SBlack
Jan 4 2001, 12:24 PM
70 1/2 participant has requested full distribution, but has also requested that we not withhold 20%. He claims that his income is not enough to file tax return (even including distribution). Can we do that or is there a possibility that we could be liable for the taxes on that distribution? Is this between the taxpayer and the IRS, or are we required to withhold?
Paying the tax is between the IRS and the taxpayer. Doing the required withholding is between the IRS and the payor.

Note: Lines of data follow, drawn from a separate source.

### src/design/ffic_fault_flags.sv
`timescale 1ns/10ps

// Summary of operation
// - Bit 22 sets on change, clears on read
// - Bit 10 frame error, cleared by clean read
// - Bit 9 checksum mismatch, read clears when gone
// - Bit 7 low supply, read clears when recovered
// - Bit 6 high supply, read clears when ended
// - Bit 5 thermal warning, read clears when cool
// - Bit 4 thermal limit, read clears when cool
// - Bit 3 irq pin wakeup, read clears
// - Bit 2 wake pin falling edge, read clears
// - Bit 1 serial wakeup, read clears
// - Bit 0 power-on reset, read clears when ended
// - Interrupt command drives fixed irq pulse
// - Interrupt command answer echoes code, zero data
// - Interrupt command never sets change flag
// - Reset command restores serial registers
// - Reset answer carries switch status word
// - Fault read answered during following frame
// - Frame is select low plus 32 clocks
// - Irq released fixed time after select falls
module ffic_fault_flags
  import ffic_pkg::*;
#(
  parameter int RELEASE_CYCLES = IRQ_RELEASE_CYC, // Irq release delay in cycles
  parameter int PULSE_CYCLES = IRQ_PULSE_CYC      // Requested irq pulse in cycles
) (
  // Clock and reset
  input wire logic ref_clk,
  input wire logic rst,
  // Serial port pins
  input wire logic sclk,
  input wire logic cs_n,
  input wire logic mosi,
  output logic miso,
  output logic miso_oe,
  // Open-drain interrupt pin
  input wire logic irq_in,
  output logic irq_o,
  output logic irq_oe,
  // Wake pin
  input wire logic wake_in_n,
  // Analog monitor conditions, asynchronous
  input wire logic low_supply_cond,
  input wire logic high_supply_cond,
  input wire logic thermal_warn_cond,
  input wire logic thermal_limit_cond,
  input wire logic por_low_cond,
  // Switch inputs, asynchronous
  input wire logic [21:0] switch_state,
  // Same-domain device status
  input wire logic low_power_state,
  input wire logic hash_mismatch,
  // Device side outputs
  output logic cfg_reset_pulse,
  output logic [23:0] fault_flags
);

  // -------------------------------------------------------------------------
  // Helpers
  // -------------------------------------------------------------------------

  // Builds the response word for the kind chosen by the previous frame
  function automatic logic [31:0] build_resp(input ffic_resp_t kind,
                                             input logic [7:0] echo,
                                             input logic [23:0] flags,
                                             input logic [21:0] sw);
    logic [1:0] semi;
    logic [31:0] w;
    semi = {|(flags & FAULT_BITS), flags[BIT_CHANGE_EVENT]};
    w = {echo, semi, 22'h000000};
    case (kind)
      RK_STATUS: begin
        w = {RET_SWITCH_STATUS, semi, sw};
      end
      RK_FAULT: begin
        w = {RET_FAULT_FLAGS, semi, flags[21:0] & FLAGS_USED[21:0]};
      end
      RK_IRQ: begin
        w = {RET_IRQ_PULSE, semi, 22'h000000};
      end
      default: begin
        w = {echo, semi, 22'h000000};
      end
    endcase
    return w;
  endfunction : build_resp

  // -------------------------------------------------------------------------
  // State
  // -------------------------------------------------------------------------

  ffic_state_t q; // Registered state
  ffic_state_t n; // Next state
  ffic_pins_t pins; // Raw asynchronous pins

  assign pins = '{sclk: sclk, cs_n: cs_n, mosi: mosi, irq_in: irq_in,
                  wake_n: wake_in_n, low_supply: low_supply_cond,
                  high_supply: high_supply_cond, thermal_warn: thermal_warn_cond,
                  thermal_limit: thermal_limit_cond, por_low: por_low_cond,
                  sw: switch_state};

  // -------------------------------------------------------------------------
  // Next-state logic
  // -------------------------------------------------------------------------

  // Edges are taken from the second and third stages only, never the first
  always_comb begin
    logic sclk_rise;
    logic sclk_fall;
    logic cs_fall;
    logic cs_rise;
    logic good_len;
    logic good_frame;
    logic frame_err;
    logic [6:0] addr;
    logic wr;
    logic [23:0] data;
    logic [23:0] set;
    logic [23:0] clr;
    logic new_event;
    logic persist;
    sclk_rise = 1'b0;
    sclk_fall = 1'b0;
    cs_fall = 1'b0;
    cs_rise = 1'b0;
    good_len = 1'b0;
    good_frame = 1'b0;
    frame_err = 1'b0;
    addr = 7'h00;
    wr = 1'b0;
    data = 24'h000000;
    set = 24'h000000;
    clr = 24'h000000;
    new_event = 1'b0;
    persist = 1'b0;
    n = q;

    // Two-stage synchroniser plus one history stage
    n.s1 = pins;
    n.s2 = q.s1;
    n.s3 = q.s2;
    n.soft_rst = 1'b0;

    sclk_rise = q.s2.sclk & ~q.s3.sclk;
    sclk_fall = ~q.s2.sclk & q.s3.sclk;
    cs_fall = ~q.s2.cs_n & q.s3.cs_n;
    cs_rise = q.s2.cs_n & ~q.s3.cs_n;

    // Serial link: a frame runs from select low to select high
    case (q.link)
      LK_IDLE: begin
        if (cs_fall) begin
          // Load the answer chosen by the previous frame
          n.link = LK_FRAME;
          n.cnt = 6'h00;
          n.tx = build_resp(q.next_kind, q.echo_code, q.flags, q.s2.sw);
          n.sent_kind = q.next_kind;
        end
      end
      LK_FRAME: begin
        if (cs_rise) begin
          n.link = LK_IDLE;
        end else begin
          if (sclk_rise) begin
            // Sample data in, count saturates so long frames stay bad
            n.rx = {q.rx[30:0], q.s2.mosi};
            if (q.cnt != 6'h3F) begin
              n.cnt = q.cnt + 6'h01;
            end
          end
          if (sclk_fall) begin
            n.tx = {q.tx[30:0], 1'b0};
          end
        end
      end
      default: begin
        n.link = LK_IDLE;
      end
    endcase

    // Frame end: check length and address, then decode the command
    addr = q.rx[31:25];
    wr = q.rx[24];
    data = q.rx[23:0];
    if ((q.link == LK_FRAME) && cs_rise) begin
      good_len = (q.cnt == FRAME_BITS_CNT);
      good_frame = good_len && (addr <= ADDR_LAST_VALID);
      frame_err = ~good_frame;
      n.next_kind = RK_ECHO;
      n.echo_code = q.rx[31:24];
      if (good_frame) begin
        if (addr == ADDR_SWITCH_STATUS && !wr) begin
          n.next_kind = RK_STATUS;
        end else if (addr == ADDR_FAULT_FLAGS && !wr) begin
          n.next_kind = RK_FAULT;
        end else if (addr == ADDR_IRQ_PULSE_REQ && wr && data == 24'h000000) begin
          // Fixed pulse; the command itself raises no flag
          n.next_kind = RK_IRQ;
          n.pulse_cnt = 16'(PULSE_CYCLES);
        end else if (addr == ADDR_SOFT_RESET_CMD && wr && data == 24'h000000) begin
          n.next_kind = RK_STATUS;
          n.soft_rst = 1'b1;
        end
      end
      // Reads clear only once their answer has been fully shifted out
      if (good_len && q.sent_kind == RK_FAULT) begin
        clr[BIT_CHANGE_EVENT] = 1'b1;
        clr[BIT_FRAME_ERROR] = 1'b1;
        clr[BIT_CHECKSUM] = ~hash_mismatch;
        clr[BIT_LOW_SUPPLY] = ~q.s2.low_supply;
        clr[BIT_HIGH_SUPPLY] = ~q.s2.high_supply;
        clr[BIT_THERMAL_WARN] = ~q.s2.thermal_warn;
        clr[BIT_THERMAL_LIMIT] = ~q.s2.thermal_limit;
        clr[BIT_IRQ_WAKE] = 1'b1;
        clr[BIT_WAKE_PIN_WAKE] = 1'b1;
        clr[BIT_SERIAL_WAKE] = 1'b1;
        clr[BIT_POR] = 1'b1;
      end else if (good_len && q.sent_kind == RK_STATUS) begin
        clr[BIT_CHANGE_EVENT] = 1'b1;
      end
    end

    // Flag set conditions
    set[BIT_FRAME_ERROR] = frame_err;
    set[BIT_CHECKSUM] = hash_mismatch;
    set[BIT_LOW_SUPPLY] = q.s2.low_supply;
    set[BIT_HIGH_SUPPLY] = q.s2.high_supply;
    set[BIT_THERMAL_WARN] = q.s2.thermal_warn;
    set[BIT_THERMAL_LIMIT] = q.s2.thermal_limit;
    // Our own drive would look like a wake edge, so it is excluded
    set[BIT_IRQ_WAKE] = low_power_state & ~q.irq_drive &
                        ~q.s2.irq_in & q.s3.irq_in;
    set[BIT_WAKE_PIN_WAKE] = ~q.s2.wake_n & q.s3.wake_n;
    set[BIT_SERIAL_WAKE] = low_power_state & cs_fall;
    set[BIT_POR] = q.s2.por_low;
    // Any switch change or newly raised fault is a change event
    new_event = (q.s2.sw != q.s3.sw) || ((set & ~q.flags & FAULT_BITS) != 24'h000000);
    set[BIT_CHANGE_EVENT] = new_event;

    // Set wins over clear; unused bits forced low
    n.flags = ((q.flags & ~clr) | set) & FLAGS_USED;

    // Interrupt hold: released a fixed time after select falls
    persist = q.s2.low_supply | q.s2.high_supply | q.s2.thermal_warn |
              q.s2.thermal_limit | hash_mismatch;
    if (cs_fall && q.irq_hold) begin
      n.rel_run = 1'b1;
      n.rel_cnt = 16'h0000;
    end else if (q.rel_run) begin
      if (q.rel_cnt == 16'(RELEASE_CYCLES - 1)) begin
        // Reassert at once if a cause is still present
        n.rel_run = 1'b0;
        n.irq_hold = persist;
      end else begin
        n.rel_cnt = q.rel_cnt + 16'h0001;
      end
    end
    if (new_event) begin
      n.irq_hold = 1'b1;
    end

    // Requested pulse counts down to zero
    if (q.pulse_cnt != 16'h0000 && n.pulse_cnt == q.pulse_cnt) begin
      n.pulse_cnt = q.pulse_cnt - 16'h0001;
    end
    n.irq_drive = n.irq_hold | (n.pulse_cnt != 16'h0000);
  end

  // -------------------------------------------------------------------------
  // State register
  // -------------------------------------------------------------------------

  // Synchronous reset; flags come up as after a power-on event
  always_ff @(posedge ref_clk) begin
    if (rst) begin
      q <= '0;
      q.s1.cs_n <= 1'b1;
      q.s2.cs_n <= 1'b1;
      q.s3.cs_n <= 1'b1;
      q.link <= LK_IDLE;
      q.sent_kind <= RK_ECHO;
      q.next_kind <= RK_STATUS;
      q.flags <= FLAGS_RESET;
    end else begin
      q <= n;
    end
  end

  // -------------------------------------------------------------------------
  // Outputs
  // -------------------------------------------------------------------------

  // Data out is the top of the shift register, driven only in a frame
  assign miso = q.tx[31];
  assign miso_oe = (q.link == LK_FRAME);
  // Open drain: only ever pulls low
  assign irq_o = 1'b0;
  assign irq_oe = q.irq_drive;
  assign cfg_reset_pulse = q.soft_rst;
  assign fault_flags = q.flags;

endmodule : ffic_fault_flags
**src/core/cprc_defs.svh**
```systemverilog
`ifndef CPRC_DEFS_SVH
`define CPRC_DEFS_SVH

// System clock rate in MHz (10 ns period)
`define CPRC_CLK_MHZ          100
// Reset pulse length in microseconds (5.6 ms)
`define CPRC_POR_TIME_US      5600
// Reference oscillator nominal rate in MHz and multiplier factor
`define CPRC_REF_MHZ          6
`define CPRC_REF_MULT         8
// Reference edges that must be counted before the next edge marks the clock as running
`define CPRC_OSC_EDGES_OK     8
// Cycles without a reference edge before the clock counts as stopped
`define CPRC_OSC_TIMEOUT_CYC  64
// Width of the reset-duration counter
`define CPRC_POR_CNT_W        20
// Width of the reference watchdog counter
`define CPRC_OSC_CNT_W        7
// Reset values of the pad-facing outputs
`define CPRC_POR_OUT_RST      1'h0
`define CPRC_PWR_EN_N_RST     1'h1

`endif

```
**src/core/cprc_pkg.sv**
```systemverilog
`default_nettype none

package cprc_pkg;

  // Level inputs arriving from pins, synchronised as one bank
  typedef struct packed {
    logic supply_ok;
    logic ext_reset_n;
    logic osc;
    logic test;
    logic rom_io;
  } cprc_pins_t;

  // Requests from the serial memory engine
  typedef struct packed {
    logic sel;
    logic clk;
    logic dout;
    logic dout_en;
  } cprc_rom_req_t;

  // Drive of the three serial memory pads
  typedef struct packed {
    logic select_o;
    logic select_oe;
    logic serial_clock_o;
    logic serial_clock_oe;
    logic serial_io_o;
    logic serial_io_oe;
  } cprc_rom_pad_t;

  typedef enum logic [2:0] {
    ST_WAIT = 3'h1,
    ST_HOLD = 3'h2,
    ST_RUN  = 3'h4
  } cprc_state_t;

endpackage

`default_nettype wire

```
**src/core/cprc_osc_gate.sv**
```systemverilog
`default_nettype none

module cprc_osc_gate
  import cprc_pkg::*;
(
  input  wire logic clk_sys,
  input  wire logic rst,
  input  wire logic osc_sync,
  input  wire logic suspend,
  output var  logic osc_out
);

  // Holds low in suspend so downstream logic sees no stray half-pulse
  always_ff @(posedge clk_sys or posedge rst) begin
    if (rst) begin
      osc_out <= 1'h0;
    end else if (suspend) begin
      osc_out <= 1'h0;
    end else begin
      osc_out <= osc_sync;
    end
  end

endmodule

`default_nettype wire

```
**src/core/cprc_top.sv**
```systemverilog
// Notes on behaviour
// - In reset, rom select, clock and data pads are released, not driven.
// - After reset, the rom serial clock pad is always driven.
// - Reset output stays low 5.6 ms after supply valid and clock running.
// - External reset input low resets the device and pulls reset output low.
// - A USB bus reset never touches the reset output.
// - Power enable goes low once configured, high again during suspend.
// - Oscillator output stops toggling while the USB link is suspended.
// - A 6 MHz reference, multiplied by eight, forms the internal clock.
`include "cprc_defs.svh"
`default_nettype none

module cprc_top
  import cprc_pkg::*;
#(
  parameter int unsigned POR_CYCLES = `CPRC_POR_TIME_US * `CPRC_CLK_MHZ
)
(
  input  wire logic          clk_sys,
  input  wire logic          rst,
  input  wire logic          supply_ok,
  input  wire logic          ext_reset_n,
  input  wire logic          osc_in,
  input  wire logic          test_in,
  input  wire logic          usb_configured,
  input  wire logic          usb_suspend,
  input  wire logic          usb_bus_reset,
  input  wire cprc_rom_req_t rom_req,
  input  wire logic          rom_serial_io_i,
  output var  cprc_rom_pad_t rom_pad,
  output var  logic          rom_din,
  output var  logic          por_out_n,
  output var  logic          dev_reset_n,
  output var  logic          power_enable_n,
  output var  logic          osc_out,
  output var  logic          ref_clock_ok,
  output var  logic          test_mode
);

  localparam int unsigned REF_MULT = `CPRC_REF_MULT;
  localparam int unsigned CORE_MHZ = `CPRC_REF_MHZ * REF_MULT;
  localparam logic [`CPRC_POR_CNT_W-1:0] POR_LAST =
    `CPRC_POR_CNT_W'(POR_CYCLES - 1);
  localparam logic [`CPRC_OSC_CNT_W-1:0] OSC_TIMEOUT =
    `CPRC_OSC_CNT_W'(`CPRC_OSC_TIMEOUT_CYC);
  localparam logic [3:0] OSC_EDGES_OK = 4'(`CPRC_OSC_EDGES_OK);

  cprc_pins_t  pins_raw;
  cprc_pins_t  sync1_ff;
  cprc_pins_t  sync2_ff;
  cprc_state_t state_ff;
  cprc_state_t nxt_state;

  logic [`CPRC_POR_CNT_W-1:0] por_cnt_ff;
  logic [`CPRC_OSC_CNT_W-1:0] osc_idle_ff;
  logic [3:0]                 osc_edges_ff;
  logic                       osc_prev_ff;
  logic                       osc_ok_ff;
  logic                       osc_edge;
  logic                       restart;
  logic                       sync_suspend;

  // True in every state where the chip counts as held in reset
  function automatic logic in_reset(input cprc_state_t st);
    in_reset = (st != ST_RUN);
  endfunction

  assign pins_raw = '{supply_ok:   supply_ok,
                      ext_reset_n: ext_reset_n,
                      osc:         osc_in,
                      test:        test_in,
                      rom_io:      rom_serial_io_i};

  // Two-stage synchronisers, one per pin; the first stage feeds only the second
  genvar gi;
  generate
    for (gi = 0; gi < $bits(cprc_pins_t); gi++) begin : g_sync
      always_ff @(posedge clk_sys or posedge rst) begin
        if (rst) begin
          sync1_ff[gi] <= 1'h0;
          sync2_ff[gi] <= 1'h0;
        end else begin
          sync1_ff[gi] <= pins_raw[gi];
          sync2_ff[gi] <= sync1_ff[gi];
        end
      end
    end
  endgenerate

  assign osc_edge     = sync2_ff.osc & ~osc_prev_ff;
  assign sync_suspend = usb_suspend;

  // reference clock presence
  // The multiplier itself is analog; here only its 6 MHz reference is watched.
  // CORE_MHZ documents the multiplied rate and is not used for timing.
  always_ff @(posedge clk_sys or posedge rst) begin
    if (rst) begin
      osc_prev_ff  <= 1'h0;
      osc_idle_ff  <= '0;
      osc_edges_ff <= '0;
      osc_ok_ff    <= 1'h0;
    end else begin
      osc_prev_ff <= sync2_ff.osc;
      if (osc_edge) begin
        osc_idle_ff <= '0;
        if (osc_edges_ff != OSC_EDGES_OK) begin
          osc_edges_ff <= osc_edges_ff + 4'h1;
        end
        osc_ok_ff <= (osc_edges_ff == OSC_EDGES_OK);
      end else if (osc_idle_ff == OSC_TIMEOUT) begin
        // Suspend stops the reference too, so loss clears the ok flag only outside suspend
        osc_edges_ff <= '0;
        osc_ok_ff    <= sync_suspend & osc_ok_ff;
      end else begin
        osc_idle_ff <= osc_idle_ff + `CPRC_OSC_CNT_W'(1);
      end
    end
  end

  // usb_bus_reset deliberately not part of the restart term
  assign restart = ~sync2_ff.ext_reset_n | ~sync2_ff.supply_ok;

  always_comb begin
    nxt_state = state_ff;
    unique case (state_ff)
      ST_WAIT: begin
        if (!restart && osc_ok_ff) begin
          nxt_state = ST_HOLD;
        end
      end
      ST_HOLD: begin
        if (restart) begin
          nxt_state = ST_WAIT;
        end else if (por_cnt_ff == POR_LAST) begin
          nxt_state = ST_RUN;
        end
      end
      ST_RUN: begin
        if (restart) begin
          nxt_state = ST_WAIT;
        end
      end
      default: begin
        nxt_state = ST_WAIT;
      end
    endcase
  end

  always_ff @(posedge clk_sys or posedge rst) begin
    if (rst) begin
      state_ff <= ST_WAIT;
    end else begin
      state_ff <= nxt_state;
    end
  end

  always_ff @(posedge clk_sys or posedge rst) begin
    if (rst) begin
      por_cnt_ff <= '0;
    end else if (state_ff != ST_HOLD || restart) begin
      por_cnt_ff <= '0;
    end else if (por_cnt_ff != POR_LAST) begin
      por_cnt_ff <= por_cnt_ff + `CPRC_POR_CNT_W'(1);
    end
  end

  always_ff @(posedge clk_sys or posedge rst) begin
    if (rst) begin
      por_out_n   <= `CPRC_POR_OUT_RST;
      dev_reset_n <= `CPRC_POR_OUT_RST;
    end else begin
      por_out_n   <= ~in_reset(nxt_state);
      dev_reset_n <= ~in_reset(nxt_state);
    end
  end

  // power enable follows configuration and suspend
  // Bus reset drops the enable because the device is no longer configured
  always_ff @(posedge clk_sys or posedge rst) begin
    if (rst) begin
      power_enable_n <= `CPRC_PWR_EN_N_RST;
    end else begin
      power_enable_n <= ~(usb_configured & ~usb_suspend & ~usb_bus_reset
                          & ~in_reset(state_ff));
    end
  end

  // serial clock always driven after reset
  always_ff @(posedge clk_sys or posedge rst) begin
    if (rst) begin
      rom_pad <= '0;
    end else if (in_reset(nxt_state)) begin
      rom_pad <= '0;
    end else begin
      rom_pad.select_o        <= rom_req.sel;
      rom_pad.select_oe       <= 1'h1;
      rom_pad.serial_clock_o  <= rom_req.clk;
      rom_pad.serial_clock_oe <= 1'h1;
      rom_pad.serial_io_o     <= rom_req.dout;
      rom_pad.serial_io_oe    <= rom_req.dout_en;
    end
  end

  always_ff @(posedge clk_sys or posedge rst) begin
    if (rst) begin
      rom_din <= 1'h0;
    end else begin
      rom_din <= sync2_ff.rom_io;
    end
  end

  always_ff @(posedge clk_sys or posedge rst) begin
    if (rst) begin
      ref_clock_ok <= 1'h0;
    end else begin
      ref_clock_ok <= osc_ok_ff;
    end
  end

  // any level other than low selects test mode
  always_ff @(posedge clk_sys or posedge rst) begin
    if (rst) begin
      test_mode <= 1'h0;
    end else begin
      test_mode <= sync2_ff.test;
    end
  end

  cprc_osc_gate cprc_osc_gate_i (
    .clk_sys  (clk_sys),
    .rst      (rst),
    .osc_sync (sync2_ff.osc),
    .suspend  (usb_suspend),
    .osc_out  (osc_out)
  );

endmodule

`default_nettype wire

```
===== src/core/eqfcb_pkg.sv =====
/*
  Constants for the equalizer coefficient bank: register offsets, field
  layout, reset values and tap positions.
  Assumes a byte-addressed register port with 16-bit register data.
*/
package eqfcb_pkg;
   // Address and data widths of the register port.
   localparam int ADDR_W = 12;
   localparam int DATA_W = 16;
   // Register offsets as printed; they are not all multiples of four.
   localparam logic [11:0] CHAN_A_TAP8_COEF_OFF = 12'h429;
   localparam logic [11:0] CHAN_B_TAP0_COEF_OFF = 12'h448;
   localparam logic [11:0] CHAN_B_TAP1_COEF_OFF = 12'h44A;
   localparam logic [11:0] CHAN_B_TAP2_COEF_OFF = 12'h44C;
   localparam logic [11:0] CHAN_B_TAP3_COEF_OFF = 12'h44E;
   // Number of registers held here.
   localparam int NUM_REGS = 5;
   localparam int IDX_W = 3;
   // Outer taps carry a 12-bit signed field in the low bits.
   localparam int OUTER_COEF_W = 12;
   localparam int OUTER_COEF_MSB = 11;
   // The centre tap is wider; its bank output is tied to zero and left unused.
   localparam int CENTRE_COEF_W = 18;
   localparam logic [15:0] REG_RESET = 16'h0000;
   localparam logic [15:0] UNMAPPED_READ = 16'h0000;
   // Register slot numbers inside the bank.
   localparam logic [2:0] SLOT_A8 = 3'h0;
   localparam logic [2:0] SLOT_B0 = 3'h1;
   localparam logic [2:0] SLOT_B1 = 3'h2;
   localparam logic [2:0] SLOT_B2 = 3'h3;
   localparam logic [2:0] SLOT_B3 = 3'h4;
   localparam logic [2:0] SLOT_NONE = 3'h7;
endpackage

Assuming you are talking about a lump sum distribution, yes you have to withhold. But no withholding is required if the employee elects a direct rollover to an IRA.
Kirk Maldonado
Jan 4 2001, 01:58 PM
The simple solution is to have the participant elect a direct rollover (to avoid the withholding). Because the withholding upon distributions from an IRA are voluntary, the person can get around the withholding rules this way.
KIP KRAUS
Jan 5 2001, 07:40 AM
I agree with Kirk. However, It sounds to me like he needs the money if he's worried about the 20% witholding if he rolls it into an IRA and needs the money he may have early withrawal penalties from taking a distribution.
SBlack
Jan 5 2001, 08:18 AM
Thanks - you guys ROCK!
Kirk Maldonado
Jan 5 2001, 01:21 PM
KIP KRAUS:
Why would the early withdrawal penalty apply if the participant is already over 70-1/2?
KIP KRAUS
Jan 5 2001, 01:48 PM
Because the investment firm to which he rolls it over to could charge him an early withdrawal fee. I don't think that has anything to do with the 70 1/2 rule. It just has to do with investment compnay policy.